** Extracted data **

★ ★ ★

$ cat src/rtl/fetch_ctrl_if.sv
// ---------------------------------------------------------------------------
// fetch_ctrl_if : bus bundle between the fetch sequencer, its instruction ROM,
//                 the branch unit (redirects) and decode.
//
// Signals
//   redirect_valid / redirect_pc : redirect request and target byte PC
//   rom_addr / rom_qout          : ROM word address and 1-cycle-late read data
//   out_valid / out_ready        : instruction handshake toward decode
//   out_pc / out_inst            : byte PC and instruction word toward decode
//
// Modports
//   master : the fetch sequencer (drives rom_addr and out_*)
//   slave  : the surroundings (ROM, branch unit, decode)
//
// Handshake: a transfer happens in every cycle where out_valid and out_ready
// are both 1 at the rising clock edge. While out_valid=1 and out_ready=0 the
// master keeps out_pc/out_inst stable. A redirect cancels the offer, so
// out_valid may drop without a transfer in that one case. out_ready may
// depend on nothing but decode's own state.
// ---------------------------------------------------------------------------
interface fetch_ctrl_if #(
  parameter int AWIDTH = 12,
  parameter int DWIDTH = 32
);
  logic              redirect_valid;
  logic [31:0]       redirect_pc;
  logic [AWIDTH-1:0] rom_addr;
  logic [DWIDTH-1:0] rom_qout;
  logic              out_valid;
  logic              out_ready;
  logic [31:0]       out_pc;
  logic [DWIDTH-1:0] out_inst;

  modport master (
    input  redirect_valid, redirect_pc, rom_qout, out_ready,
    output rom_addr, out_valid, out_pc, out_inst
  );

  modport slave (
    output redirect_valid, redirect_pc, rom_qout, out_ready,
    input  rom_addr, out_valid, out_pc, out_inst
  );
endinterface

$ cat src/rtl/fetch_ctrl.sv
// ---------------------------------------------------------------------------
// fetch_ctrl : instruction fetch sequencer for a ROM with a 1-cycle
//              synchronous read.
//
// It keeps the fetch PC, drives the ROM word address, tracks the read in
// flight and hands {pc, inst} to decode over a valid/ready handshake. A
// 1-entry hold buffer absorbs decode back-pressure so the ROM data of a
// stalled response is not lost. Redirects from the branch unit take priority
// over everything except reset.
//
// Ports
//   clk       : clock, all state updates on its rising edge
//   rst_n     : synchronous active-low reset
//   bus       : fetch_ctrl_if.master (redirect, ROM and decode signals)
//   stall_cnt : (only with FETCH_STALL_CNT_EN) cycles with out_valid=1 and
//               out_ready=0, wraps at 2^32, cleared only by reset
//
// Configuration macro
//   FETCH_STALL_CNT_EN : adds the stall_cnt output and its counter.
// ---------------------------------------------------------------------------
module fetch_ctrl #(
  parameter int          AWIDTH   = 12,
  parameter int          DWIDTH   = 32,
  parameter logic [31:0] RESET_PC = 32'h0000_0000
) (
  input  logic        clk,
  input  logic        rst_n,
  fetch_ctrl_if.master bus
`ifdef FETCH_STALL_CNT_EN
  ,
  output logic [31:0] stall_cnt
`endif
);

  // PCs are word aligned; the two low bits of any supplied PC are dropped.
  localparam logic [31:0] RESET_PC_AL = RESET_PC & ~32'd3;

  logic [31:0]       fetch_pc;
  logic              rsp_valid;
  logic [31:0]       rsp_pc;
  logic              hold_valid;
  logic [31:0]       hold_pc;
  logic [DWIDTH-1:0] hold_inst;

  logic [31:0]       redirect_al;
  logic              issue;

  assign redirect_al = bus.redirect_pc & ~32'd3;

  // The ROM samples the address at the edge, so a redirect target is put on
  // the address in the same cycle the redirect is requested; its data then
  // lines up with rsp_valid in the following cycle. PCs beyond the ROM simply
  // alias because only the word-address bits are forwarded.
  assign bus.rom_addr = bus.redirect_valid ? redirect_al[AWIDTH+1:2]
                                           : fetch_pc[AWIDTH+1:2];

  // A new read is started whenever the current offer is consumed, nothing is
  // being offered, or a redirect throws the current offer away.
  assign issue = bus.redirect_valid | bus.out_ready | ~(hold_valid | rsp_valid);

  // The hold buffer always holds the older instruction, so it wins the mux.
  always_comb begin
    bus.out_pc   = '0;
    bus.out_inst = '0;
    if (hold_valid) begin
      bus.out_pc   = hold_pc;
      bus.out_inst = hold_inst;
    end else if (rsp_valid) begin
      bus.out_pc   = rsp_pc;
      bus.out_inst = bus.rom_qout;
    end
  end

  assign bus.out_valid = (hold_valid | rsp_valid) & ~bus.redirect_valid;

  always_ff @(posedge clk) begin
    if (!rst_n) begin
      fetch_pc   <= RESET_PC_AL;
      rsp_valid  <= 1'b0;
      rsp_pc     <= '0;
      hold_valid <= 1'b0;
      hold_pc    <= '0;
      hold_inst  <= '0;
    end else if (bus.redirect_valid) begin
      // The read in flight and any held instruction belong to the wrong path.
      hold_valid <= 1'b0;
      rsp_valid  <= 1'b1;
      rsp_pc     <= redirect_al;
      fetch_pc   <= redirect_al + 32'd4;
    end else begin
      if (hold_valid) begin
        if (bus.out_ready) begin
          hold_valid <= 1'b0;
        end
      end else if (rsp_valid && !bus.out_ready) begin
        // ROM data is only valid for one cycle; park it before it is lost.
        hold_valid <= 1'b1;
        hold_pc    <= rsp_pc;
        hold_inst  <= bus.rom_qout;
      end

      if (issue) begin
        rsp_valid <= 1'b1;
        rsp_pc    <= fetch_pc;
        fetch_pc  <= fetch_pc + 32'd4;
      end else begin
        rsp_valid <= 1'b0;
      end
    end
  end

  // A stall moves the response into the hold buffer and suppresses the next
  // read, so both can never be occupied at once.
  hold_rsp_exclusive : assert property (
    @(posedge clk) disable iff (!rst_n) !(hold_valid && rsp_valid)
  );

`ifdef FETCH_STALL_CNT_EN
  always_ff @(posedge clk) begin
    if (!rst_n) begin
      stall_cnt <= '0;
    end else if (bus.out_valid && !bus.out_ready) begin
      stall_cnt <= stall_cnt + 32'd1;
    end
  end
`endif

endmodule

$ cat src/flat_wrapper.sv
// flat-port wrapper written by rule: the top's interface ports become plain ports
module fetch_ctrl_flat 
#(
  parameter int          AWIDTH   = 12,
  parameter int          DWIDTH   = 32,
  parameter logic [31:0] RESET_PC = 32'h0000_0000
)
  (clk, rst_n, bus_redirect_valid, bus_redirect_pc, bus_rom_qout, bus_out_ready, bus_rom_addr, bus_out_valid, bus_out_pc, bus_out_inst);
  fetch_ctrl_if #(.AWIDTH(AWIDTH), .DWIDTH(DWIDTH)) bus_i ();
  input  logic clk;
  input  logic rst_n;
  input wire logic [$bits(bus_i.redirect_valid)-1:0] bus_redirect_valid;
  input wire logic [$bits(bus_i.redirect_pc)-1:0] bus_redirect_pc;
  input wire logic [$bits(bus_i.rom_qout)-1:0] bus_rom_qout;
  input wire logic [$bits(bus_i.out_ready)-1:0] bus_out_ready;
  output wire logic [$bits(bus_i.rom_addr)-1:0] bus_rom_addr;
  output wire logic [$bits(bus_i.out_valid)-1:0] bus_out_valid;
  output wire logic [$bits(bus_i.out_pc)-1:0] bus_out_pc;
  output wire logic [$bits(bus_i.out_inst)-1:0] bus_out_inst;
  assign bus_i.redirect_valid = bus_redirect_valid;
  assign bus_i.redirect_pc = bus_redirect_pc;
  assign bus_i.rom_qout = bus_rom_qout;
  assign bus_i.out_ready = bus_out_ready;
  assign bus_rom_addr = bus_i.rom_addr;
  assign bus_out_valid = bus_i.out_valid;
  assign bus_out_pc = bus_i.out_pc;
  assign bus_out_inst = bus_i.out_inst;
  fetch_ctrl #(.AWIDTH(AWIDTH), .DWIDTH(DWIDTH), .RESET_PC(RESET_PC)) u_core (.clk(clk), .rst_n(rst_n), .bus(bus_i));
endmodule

★ ★ ★

** Exercise aim **
Check every line of the records above for the string "instruction". Copy those that hold it.

** Completed exercise **
// fetch_ctrl_if : bus bundle between the fetch sequencer, its instruction ROM,
//   out_valid / out_ready        : instruction handshake toward decode
//   out_pc / out_inst            : byte PC and instruction word toward decode
// fetch_ctrl : instruction fetch sequencer for a ROM with a 1-cycle
  // The hold buffer always holds the older instruction, so it wins the mux.
      // The read in flight and any held instruction belong to the wrong path.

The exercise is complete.